DATA FOR THIS TASK:
==> src/rtl/cpu_fmt_pkg.sv <==
// Shared constants, encodings and helpers for the CPU trace-line formatter.
// Characters, record kinds, FSM states and the double-dabble step live here.
package cpu_fmt_pkg;

    localparam logic [7:0] ASC_CARET  = 8'h5E;
    localparam logic [7:0] ASC_AT     = 8'h40;
    localparam logic [7:0] ASC_COLON  = 8'h3A;
    localparam logic [7:0] ASC_SPACE  = 8'h20;
    localparam logic [7:0] ASC_DOLLAR = 8'h24;
    localparam logic [7:0] ASC_STAR   = 8'h2A;
    localparam logic [7:0] ASC_LT     = 8'h3C;
    localparam logic [7:0] ASC_EQ     = 8'h3D;
    localparam logic [7:0] ASC_HASH   = 8'h23;

    localparam int unsigned CONV_CYCLES = 14;
    localparam logic [13:0] TIME_MAX    = 14'd9999;

    typedef enum logic {
        KIND_REG = 1'b0,
        KIND_MEM = 1'b1
    } kind_e;

    typedef enum logic [1:0] {
        ST_IDLE = 2'd0,
        ST_CONV = 2'd1,
        ST_EMIT = 2'd2
    } state_e;

    function automatic logic [7:0] hex_ascii(input logic [3:0] nib);
        if (nib < 4'd10) begin
            return 8'h30 + {4'h0, nib};
        end else begin
            return 8'h57 + {4'h0, nib};
        end
    endfunction

    function automatic logic [3:0] nib_of(input logic [31:0] word, input logic [2:0] idx);
        return word[4*idx +: 4];
    endfunction

    // One double-dabble iteration: add 3 to every digit >= 5, then shift in the next bit.
    function automatic logic [15:0] dd_step(input logic [15:0] bcd, input logic bit_in);
        logic [15:0] adj;
        adj = bcd;
        for (int i = 0; i < 4; i++) begin
            if (bcd[4*i +: 4] >= 4'd5) begin
                adj[4*i +: 4] = bcd[4*i +: 4] + 4'd3;
            end else begin
                adj[4*i +: 4] = bcd[4*i +: 4];
            end
        end
        return {adj[14:0], bit_in};
    endfunction

endpackage

==> src/rtl/cpu_fmt_bcd.sv <==
// Iterative 14-bit binary to 4-digit BCD converter, one bit per cycle.
// The start edge already consumes the MSB, so done pulses after 14 edges total.
module cpu_fmt_bcd
    import cpu_fmt_pkg::*;
(
    input  logic        clk,
    input  logic        rst_n,
    input  logic        start_i,
    input  logic [13:0] bin_i,
    output logic        done_o,
    output logic [15:0] bcd_o
);

    logic [13:0] sh_q;
    logic [15:0] bcd_q;
    logic [3:0]  cnt_q;
    logic        done_q;

    // Shift/add-3 datapath with a remaining-step counter.
    always_ff @(posedge clk or negedge rst_n) begin
        if (!rst_n) begin
            sh_q   <= 14'd0;
            bcd_q  <= 16'd0;
            cnt_q  <= 4'd0;
            done_q <= 1'b0;
        end else if (start_i) begin
            sh_q   <= {bin_i[12:0], 1'b0};
            bcd_q  <= {15'd0, bin_i[13]};
            cnt_q  <= 4'(CONV_CYCLES - 1);
            done_q <= 1'b0;
        end else if (cnt_q != 4'd0) begin
            sh_q   <= {sh_q[12:0], 1'b0};
            bcd_q  <= dd_step(bcd_q, sh_q[13]);
            cnt_q  <= cnt_q - 4'd1;
            done_q <= (cnt_q == 4'd1);
        end else begin
            done_q <= 1'b0;
        end
    end

    assign done_o = done_q;
    assign bcd_o  = bcd_q;

endmodule

==> src/rtl/cpu_formatter.sv <==
// Formats register/memory write records into ASCII trace lines, one character
// per handshake, after converting the timestamp to decimal.
module cpu_formatter
    import cpu_fmt_pkg::*;
(
    input  logic        clk,
    input  logic        reset,
    input  logic        in_valid,
    output logic        in_ready,
    input  logic        in_kind,
    input  logic [13:0] in_time,
    input  logic [31:0] in_pc,
    input  logic [4:0]  in_reg,
    input  logic [31:0] in_addr,
    input  logic [31:0] in_data,
    output logic [7:0]  out_char,
    output logic        out_valid,
    input  logic        out_ready,
    output logic        frame_done
);

    state_e      state_q;
    kind_e       kind_q;
    logic [31:0] pc_q;
    logic [4:0]  reg_q;
    logic [31:0] addr_q;
    logic [31:0] data_q;
    logic [5:0]  idx_q;
    logic [7:0]  char_q;
    logic        valid_q;

    logic        accept_s;
    logic [13:0] time_sat_s;
    logic        bcd_done_s;
    logic [15:0] bcd_s;

    logic [5:0]  tlen_s;
    logic [5:0]  rlen_s;
    logic [5:0]  vlen_s;
    logic [3:0]  reg_tens_s;
    logic [3:0]  reg_ones_s;
    logic [5:0]  k_s;
    logic [5:0]  j_s;
    logic [5:0]  m_s;
    logic [5:0]  n_s;
    logic [7:0]  next_char_d;

    assign in_ready   = (state_q == ST_IDLE);
    assign accept_s   = in_valid && (state_q == ST_IDLE);
    assign time_sat_s = (in_time > TIME_MAX) ? TIME_MAX : in_time;

    cpu_fmt_bcd u_bcd (
        .clk     (clk),
        .rst_n   (reset),
        .start_i (accept_s),
        .bin_i   (time_sat_s),
        .done_o  (bcd_done_s),
        .bcd_o   (bcd_s)
    );

    // Field lengths: significant timestamp digits and register-number split.
    always_comb begin
        if (bcd_s[15:12] != 4'd0) begin
            tlen_s = 6'd4;
        end else if (bcd_s[11:8] != 4'd0) begin
            tlen_s = 6'd3;
        end else if (bcd_s[7:4] != 4'd0) begin
            tlen_s = 6'd2;
        end else begin
            tlen_s = 6'd1;
        end

        if (reg_q >= 5'd30) begin
            reg_tens_s = 4'd3;
            reg_ones_s = 4'(reg_q - 5'd30);
        end else if (reg_q >= 5'd20) begin
            reg_tens_s = 4'd2;
            reg_ones_s = 4'(reg_q - 5'd20);
        end else if (reg_q >= 5'd10) begin
            reg_tens_s = 4'd1;
            reg_ones_s = 4'(reg_q - 5'd10);
        end else begin
            reg_tens_s = 4'd0;
            reg_ones_s = 4'(reg_q);
        end

        rlen_s = (reg_tens_s != 4'd0) ? 6'd2 : 6'd1;
        vlen_s = (kind_q == KIND_MEM) ? 6'd8 : rlen_s;
    end

    // Character at the next index; j, m, n are offsets past T, past the kind
    // symbol, and past the register/address field respectively.
    always_comb begin
        k_s = idx_q + 6'd1;
        j_s = k_s - 6'd1 - tlen_s;
        m_s = j_s - 6'd12;
        n_s = m_s - vlen_s;
        next_char_d = 8'h00;
        if (k_s <= tlen_s) begin
            next_char_d = hex_ascii(nib_of({16'h0000, bcd_s}, 3'(tlen_s - k_s)));
        end else if (j_s == 6'd0) begin
            next_char_d = ASC_AT;
        end else if (j_s <= 6'd8) begin
            next_char_d = hex_ascii(nib_of(pc_q, 3'(6'd8 - j_s)));
        end else if (j_s == 6'd9) begin
            next_char_d = ASC_COLON;
        end else if (j_s == 6'd10) begin
            next_char_d = ASC_SPACE;
        end else if (j_s == 6'd11) begin
            next_char_d = (kind_q == KIND_MEM) ? ASC_STAR : ASC_DOLLAR;
        end else if (m_s < vlen_s) begin
            if (kind_q == KIND_MEM) begin
                next_char_d = hex_ascii(nib_of(addr_q, 3'(6'd7 - m_s)));
            end else if ((rlen_s == 6'd2) && (m_s == 6'd0)) begin
                next_char_d = hex_ascii(reg_tens_s);
            end else begin
                next_char_d = hex_ascii(reg_ones_s);
            end
        end else begin
            case (n_s)
                6'd0:    next_char_d = ASC_SPACE;
                6'd1:    next_char_d = ASC_LT;
                6'd2:    next_char_d = ASC_EQ;
                6'd3:    next_char_d = ASC_SPACE;
                6'd12:   next_char_d = ASC_HASH;
                default: begin
                    if ((n_s >= 6'd4) && (n_s <= 6'd11)) begin
                        next_char_d = hex_ascii(nib_of(data_q, 3'(6'd11 - n_s)));
                    end else begin
                        next_char_d = 8'h00;
                    end
                end
            endcase
        end
    end

    // Frame FSM: latch record, wait for BCD, then stream characters.
    always_ff @(posedge clk or negedge reset) begin
        if (!reset) begin
            state_q <= ST_IDLE;
            kind_q  <= KIND_REG;
            pc_q    <= 32'd0;
            reg_q   <= 5'd0;
            addr_q  <= 32'd0;
            data_q  <= 32'd0;
            idx_q   <= 6'd0;
            char_q  <= 8'h00;
            valid_q <= 1'b0;
        end else begin
            case (state_q)
                ST_IDLE: begin
                    if (in_valid) begin
                        state_q <= ST_CONV;
                        kind_q  <= kind_e'(in_kind);
                        pc_q    <= in_pc;
                        reg_q   <= in_reg;
                        addr_q  <= in_addr;
                        data_q  <= in_data;
                        idx_q   <= 6'd0;
                    end
                end
                ST_CONV: begin
                    if (bcd_done_s) begin
                        state_q <= ST_EMIT;
                        idx_q   <= 6'd0;
                        char_q  <= ASC_CARET;
                        valid_q <= 1'b1;
                    end
                end
                ST_EMIT: begin
                    if (valid_q && out_ready) begin
                        if (char_q == ASC_HASH) begin
                            state_q <= ST_IDLE;
                            idx_q   <= 6'd0;
                            char_q  <= 8'h00;
                            valid_q <= 1'b0;
                        end else begin
                            idx_q  <= k_s;
                            char_q <= next_char_d;
                        end
                    end
                end
                default: begin
                    state_q <= ST_IDLE;
                    idx_q   <= 6'd0;
                    char_q  <= 8'h00;
                    valid_q <= 1'b0;
                end
            endcase
        end
    end

    assign out_char   = char_q;
    assign out_valid  = valid_q;
    assign frame_done = valid_q && out_ready && (char_q == ASC_HASH);

endmodule

==> config.mk <==
export PLATFORM = sky130hd
export DESIGN_NAME = cpu_formatter
export DESIGN_NICKNAME = d
export VERILOG_FILES = /design/src/rtl/cpu_fmt_pkg.sv /design/src/rtl/cpu_fmt_bcd.sv /design/src/rtl/cpu_formatter.sv
export SDC_FILE = /design/constraint.sdc
export NUM_CORES = 1
export LEC_CHECK = 0
export CELL_PAD_IN_SITES_DETAIL_PLACEMENT = 1
export CELL_PAD_IN_SITES_GLOBAL_PLACEMENT = 2
export CORE_ASPECT_RATIO = 1.1
export CORE_UTILIZATION = 36
export DETAILED_ROUTE_END_ITERATION = 12
export GPL_TIMING_DRIVEN = 1
export PLACE_DENSITY = 0.93
export SETUP_SLACK_MARGIN = 0.15
export SLEW_MARGIN = 20
export SYNTH_ARGS = -nofsm -noshare
export SYNTH_HDL_FRONTEND = slang
export SYNTH_SLANG_ARGS = --single-unit
==> constraint.sdc <==
create_clock -name clk -period 9.2 [get_ports clk]
set_clock_uncertainty 0.15 [all_clocks]
set_input_delay 1.84 -clock clk [delete_from_list [all_inputs] [get_ports clk]]
set_output_delay 1.84 -clock clk [all_outputs]
set_load 0.02 [all_outputs]
==> run summary, run 1 <==
The cell taking the most area after synthesis is sky130_fd_sc_hd__dfrtp_1. The CTS buffer count is 17. The wire length of the first global-routing pass is 46.49 mm. By count the netlist is led by 410 x sky130_fd_sc_hd__nand2_1, 152 x sky130_fd_sc_hd__dfrtp_1, 62 x sky130_fd_sc_hd__nor2_1. The post-route antenna net violation count came out at 0. The prevailing post-synth register cell is sky130_fd_sc_hd__dfrtp_1.

Compared with the post-synthesis result, the final layout area differs by 23.07%. In the final design database the tool counted 1403 nets. The cell area that synthesis handed to floorplanning was 0.009542 sq mm. Once placement completed, the tool counted placed cells totaling 1574.

Ranked by total cell area, the synthesized netlist is headed by sky130_fd_sc_hd__dfrtp_1 40%, sky130_fd_sc_hd__nand2_1 16%, sky130_fd_sc_hd__ha_1 5.2%. The post-synthesis net count came out at 1301. The max-slew violation total from the final report came to 0. The horizontal die dimension came out at 157.2 um.

The largest net degree at the start of global routing came out at 81. The post-synthesis sequential element count is 152. The finished cells cover 0.01174 sq mm. The area of combinational cells with multiple inputs came out at 0.005404 sq mm. The area of all sequential standard cells is 0.003804 sq mm. Measured along the y axis, the die boundary spans 172.8 um. The highest achievable clock rate is 184.8 MHz.

The post-CTS setup buffer count came out at 0. The endpoint of the worst-slack reg-to-reg timing path is out_char[1]$_DFFE_PN0P_. The number of antenna diodes in the final layout is 0.

The TritonCTS clock tree is built. The number of cells on the worst reg-to-reg path is 16. The flow ran to the end, and the final reports show no timing, DRC or antenna violations.

After legalization and detailed placement, the total HPWL measured 20.18 mm. The number of detailed-route iterations in the first pass is 4. In this run the number of H-tree levels came out at 4. Across all register-to-register paths, the minimum setup slack is 3.79 ns. The proportion of netlist area held by the largest area contributor came out at 0.3986. A synthesized cell averages 8.377 sq um. The DRC violation count after routing is 0.

The via count of the first global-routing pass is 9023. The number of hold buffers added after CTS was 0. The max-capacitance violation count came out at 0. The tightest min-delay check is of the register to register type. The post-detailed-route via-to-cell ratio is 5.265.

In the final routed layout, each cell accounts on average for 17.58 um. The count of filler cells inserted in the layout is 3137. After synthesis, the netlist uses 73 different library cells. The share of flip-flops with an asynchronous set or reset came out at 1.000. Counting every instance in the synthesized netlist gives 1139. The number of ports placed on the die boundary came out at 131.

The data arrival time of the critical path came out at 5.62 ns. The share of the Yosys chip area taken by registers is 0.3986. The aggregate global-route resource usage is 0.2183. The Yosys step of the flow raised 0 warnings.

The final-report hold violation count came to 0. The classification of the worst setup path is register to register. The most common cell in the netlist is sky130_fd_sc_hd__nand2_1. The post-route clock period utilization is 0.5882. The layout cell share with drive strength beyond 1 is 0.07496. The initial cell density of the core is 0.3661. The measured slew at the worst slew-check pin came out at 1.057 ns. Leaving out filler cells and counting taps, the final layout contains 1606. The final weighted congestion of routability-driven global placement is 0.9068. The total number of vias is 8455.

The clock latency on the worst-skew pair came out at 0.44 ns. The tree is rooted in a sky130_fd_sc_hd__clkbuf_16. The count of flip-flops with a built-in enable after synthesis is 0.

The routed wire length came out at 28.23 mm. Along the worst path, the maximum fanout reaches 23. The placeable core area is 0.02607 sq mm.

The kind of start point of the critical path is a register. The number of DRC violations after detailed-routing iteration 0 came out at 352. The total setup violations reported at the end of the flow came out at 0. The smallest clock period supported by the final layout is computed as 5.412 ns. The post-cts gate resize count is 0. The remaining global-route overflow is 0.

The data required time at the worst endpoint came out at 9.40 ns. Headroom to the max-slew limit came out at 0.2954. The die footprint is 0.02716 sq mm.

The worst hold path startpoint is addr_q[7]$_DFFE_PN0P_. The count of cells along the worst hold path came out at 2. The initial antenna violation count came out at 0. The total placed instance area is 0.01113 sq mm.

Row generation in the floorplan step produced 62 rows. The clock-pin slew on the worst setup and hold paths came out at 0.07 ns. The startpoint of the lowest-slack register-to-register path is u_bcd.bcd_o[4]$_DFFE_PN0P_. The number of sinks handled by clock tree synthesis came out at 152.

The accumulated negative setup slack came out at 0 ns. The buffer levels on the longest clock path came out at 2. STA classifies the critical path endpoint as a register.

Setup repair after global routing left no endpoint under its margin. The count of input and output buffers is 129. The endpoint of the worst hold-timing path is addr_q[7]$_DFFE_PN0P_.
[metrics by stage]
step	util	hold WS (ns)	setup WS, ns
finish	0.4505	0.3272	3.788
CTS	0.4503	0.3269	3.497
global placement	0.4268	0.3035	3.702
floorplan	-	0.2903	4.391
detailed placement	0.4268	0.3115	3.521
global route	0.4505	0.3361	3.377
[flip-flops by register name, summed over array words and instances, names as in the netlist]
| signal | count |
|---|---|
| kind_q | 1 |
| pc_q | 32 |
| out_char | 7 |
| u_bcd.sh_q | 13 |
| u_bcd.cnt_q | 4 |
| out_valid | 1 |
| state_q | 2 |
| data_q | 32 |
| reg_q | 5 |
| u_bcd.bcd_o | 16 |
| addr_q | 32 |
| idx_q | 6 |
| u_bcd.done_o | 1 |
[placed cells by master (no fill, tap or decap), types with 5 or more instances in the layout]
cell,n
sky130_fd_sc_hd__a211oi_1,9
sky130_fd_sc_hd__a21oi_1,52
sky130_fd_sc_hd__a31oi_1,14
sky130_fd_sc_hd__a32oi_1,5
sky130_fd_sc_hd__and2_1,8
sky130_fd_sc_hd__buf_4,6
sky130_fd_sc_hd__clkbuf_16,17
sky130_fd_sc_hd__clkdlybuf4s50_1,128
sky130_fd_sc_hd__dfrtp_1,152
sky130_fd_sc_hd__ha_1,39
sky130_fd_sc_hd__inv_1,34
sky130_fd_sc_hd__inv_6,6
sky130_fd_sc_hd__mux2i_1,19
sky130_fd_sc_hd__mux4_2,22
sky130_fd_sc_hd__nand2_1,409
sky130_fd_sc_hd__nand2b_1,7
sky130_fd_sc_hd__nand3_1,17
sky130_fd_sc_hd__nand4_1,10
sky130_fd_sc_hd__nor2_1,62
sky130_fd_sc_hd__nor2b_1,25
sky130_fd_sc_hd__nor3_1,10
sky130_fd_sc_hd__o211ai_1,21
sky130_fd_sc_hd__o21ai_0,50
sky130_fd_sc_hd__o21ai_1,5
sky130_fd_sc_hd__o31ai_1,11
sky130_fd_sc_hd__xnor2_1,18
sky130_fd_sc_hd__xor2_1,9
[per-layer routing]
| metal | wire length (um) | vias up | track usage |
|---|---|---|---|
| met1 | 12550 | 4145 | 0.2828 |
| met3 | 977 | 51 | 0.02932 |
| li1 | - | 4078 | - |
| met5 | 0 | - | 0 |
| met2 | 14010 | 181 | 0.3687 |
| met4 | 688 | 0 | 0.08091 |
[worst max path at each step]
stage	startpoint	depth (start not counted)	slack (ns)	end
floorplan	u_bcd.bcd_o[4]$_DFFE_PN0P_	19	4.39	out_char[3]$_DFFE_PN0P_
global placement	u_bcd.bcd_o[4]$_DFFE_PN0P_	17	3.70	out_char[2]$_DFFE_PN0P_
detailed placement	u_bcd.bcd_o[4]$_DFFE_PN0P_	17	3.52	out_char[2]$_DFFE_PN0P_
CTS	u_bcd.bcd_o[4]$_DFFE_PN0P_	17	3.50	out_char[2]$_DFFE_PN0P_
global route	u_bcd.bcd_o[4]$_DFFE_PN0P_	16	3.38	out_char[1]$_DFFE_PN0P_
finish	u_bcd.bcd_o[4]$_DFFE_PN0P_	16	3.79	out_char[1]$_DFFE_PN0P_
[cell type report]
type / instances / share of cell area
clock buffers: 18 / 0.03655
clock inverters: 14 / 0.01545
inverters: 36 / 0.01151
multi-input cells: 898 / 0.4602
flip-flops and latches: 152 / 0.3239
well taps: 352 / 0.03751
repair buffers: 136 / 0.1149
[critical path: stages, from the launching register on]
cell and delay [ns]:
sky130_fd_sc_hd__dfrtp_1 0.43, sky130_fd_sc_hd__inv_1 0.06, sky130_fd_sc_hd__ha_1 0.24, sky130_fd_sc_hd__and2_1 0.16
sky130_fd_sc_hd__o21ai_0 0.23, sky130_fd_sc_hd__ha_1 0.22, sky130_fd_sc_hd__inv_1 0.06, sky130_fd_sc_hd__fa_1 0.48
sky130_fd_sc_hd__xnor2_4 0.67, sky130_fd_sc_hd__inv_2 0.41, sky130_fd_sc_hd__xnor2_1 0.69, sky130_fd_sc_hd__mux2i_1 0.38
sky130_fd_sc_hd__ha_1 0.30, sky130_fd_sc_hd__a211o_1 0.25, sky130_fd_sc_hd__o21ai_0 0.26, sky130_fd_sc_hd__a211oi_1 0.14
sky130_fd_sc_hd__o21ai_1 0.17
[logic make-up after synthesis]
group / after synthesis / synth area share
AO/OA/AOI/OAI: 203 / 0.1397
XOR/XNOR: 34 / 0.03973
adder cells (fa/ha/maj): 42 / 0.05665
buffers and inverters: 89 / 0.03632
flip-flops: 152 / 0.3986
multiplexers: 44 / 0.07540
other: 1 / 0.0003930
AND/OR/NAND/NOR: 574 / 0.2532
Power of run 1 is not shown: default switching activity piles up to over one toggle a cycle in this logic, so the estimate is an artifact.
==> run 2: changes to the inputs <==
--- a/config.mk
+++ b/config.mk
@@ -8,10 +8,10 @@
 export CELL_PAD_IN_SITES_DETAIL_PLACEMENT = 1
 export CELL_PAD_IN_SITES_GLOBAL_PLACEMENT = 2
 export CORE_ASPECT_RATIO = 1.1
-export CORE_UTILIZATION = 36
+export CORE_UTILIZATION = 33
 export DETAILED_ROUTE_END_ITERATION = 12
 export GPL_TIMING_DRIVEN = 1
-export PLACE_DENSITY = 0.93
+export PLACE_DENSITY = 0.87
 export SETUP_SLACK_MARGIN = 0.15
 export SLEW_MARGIN = 20
 export SYNTH_ARGS = -nofsm -noshare
==> constraint.sdc (replaced) <==
create_clock -name clk -period 5.4 [get_ports clk]
set_clock_uncertainty 0.15 [all_clocks]
set_input_delay 1.08 -clock clk [delete_from_list [all_inputs] [get_ports clk]]
set_output_delay 1.08 -clock clk [all_outputs]
set_load 0.02 [all_outputs]
==> run 2 against run 1 <==
Design area up 0.52%. Global-route usage down 2.4 points. Utilization down 3.1 points. Setup slack worse by 3.3 ns. Largest cell class unchanged.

HOW TO COMPLETE THIS TASK:
Your answer must be the line holding "[logic make-up after synthesis]" and every later line of the entries above, written out exactly, and nothing else.

EXERCISE ANSWER:
[logic make-up after synthesis]
group / after synthesis / synth area share
AO/OA/AOI/OAI: 203 / 0.1397
XOR/XNOR: 34 / 0.03973
adder cells (fa/ha/maj): 42 / 0.05665
buffers and inverters: 89 / 0.03632
flip-flops: 152 / 0.3986
multiplexers: 44 / 0.07540
other: 1 / 0.0003930
AND/OR/NAND/NOR: 574 / 0.2532
Power of run 1 is not shown: default switching activity piles up to over one toggle a cycle in this logic, so the estimate is an artifact.
==> run 2: changes to the inputs <==
--- a/config.mk
+++ b/config.mk
@@ -8,10 +8,10 @@
 export CELL_PAD_IN_SITES_DETAIL_PLACEMENT = 1
 export CELL_PAD_IN_SITES_GLOBAL_PLACEMENT = 2
 export CORE_ASPECT_RATIO = 1.1
-export CORE_UTILIZATION = 36
+export CORE_UTILIZATION = 33
 export DETAILED_ROUTE_END_ITERATION = 12
 export GPL_TIMING_DRIVEN = 1
-export PLACE_DENSITY = 0.93
+export PLACE_DENSITY = 0.87
 export SETUP_SLACK_MARGIN = 0.15
 export SLEW_MARGIN = 20
 export SYNTH_ARGS = -nofsm -noshare
==> constraint.sdc (replaced) <==
create_clock -name clk -period 5.4 [get_ports clk]
set_clock_uncertainty 0.15 [all_clocks]
set_input_delay 1.08 -clock clk [delete_from_list [all_inputs] [get_ports clk]]
set_output_delay 1.08 -clock clk [all_outputs]
set_load 0.02 [all_outputs]
==> run 2 against run 1 <==
Design area up 0.52%. Global-route usage down 2.4 points. Utilization down 3.1 points. Setup slack worse by 3.3 ns. Largest cell class unchanged.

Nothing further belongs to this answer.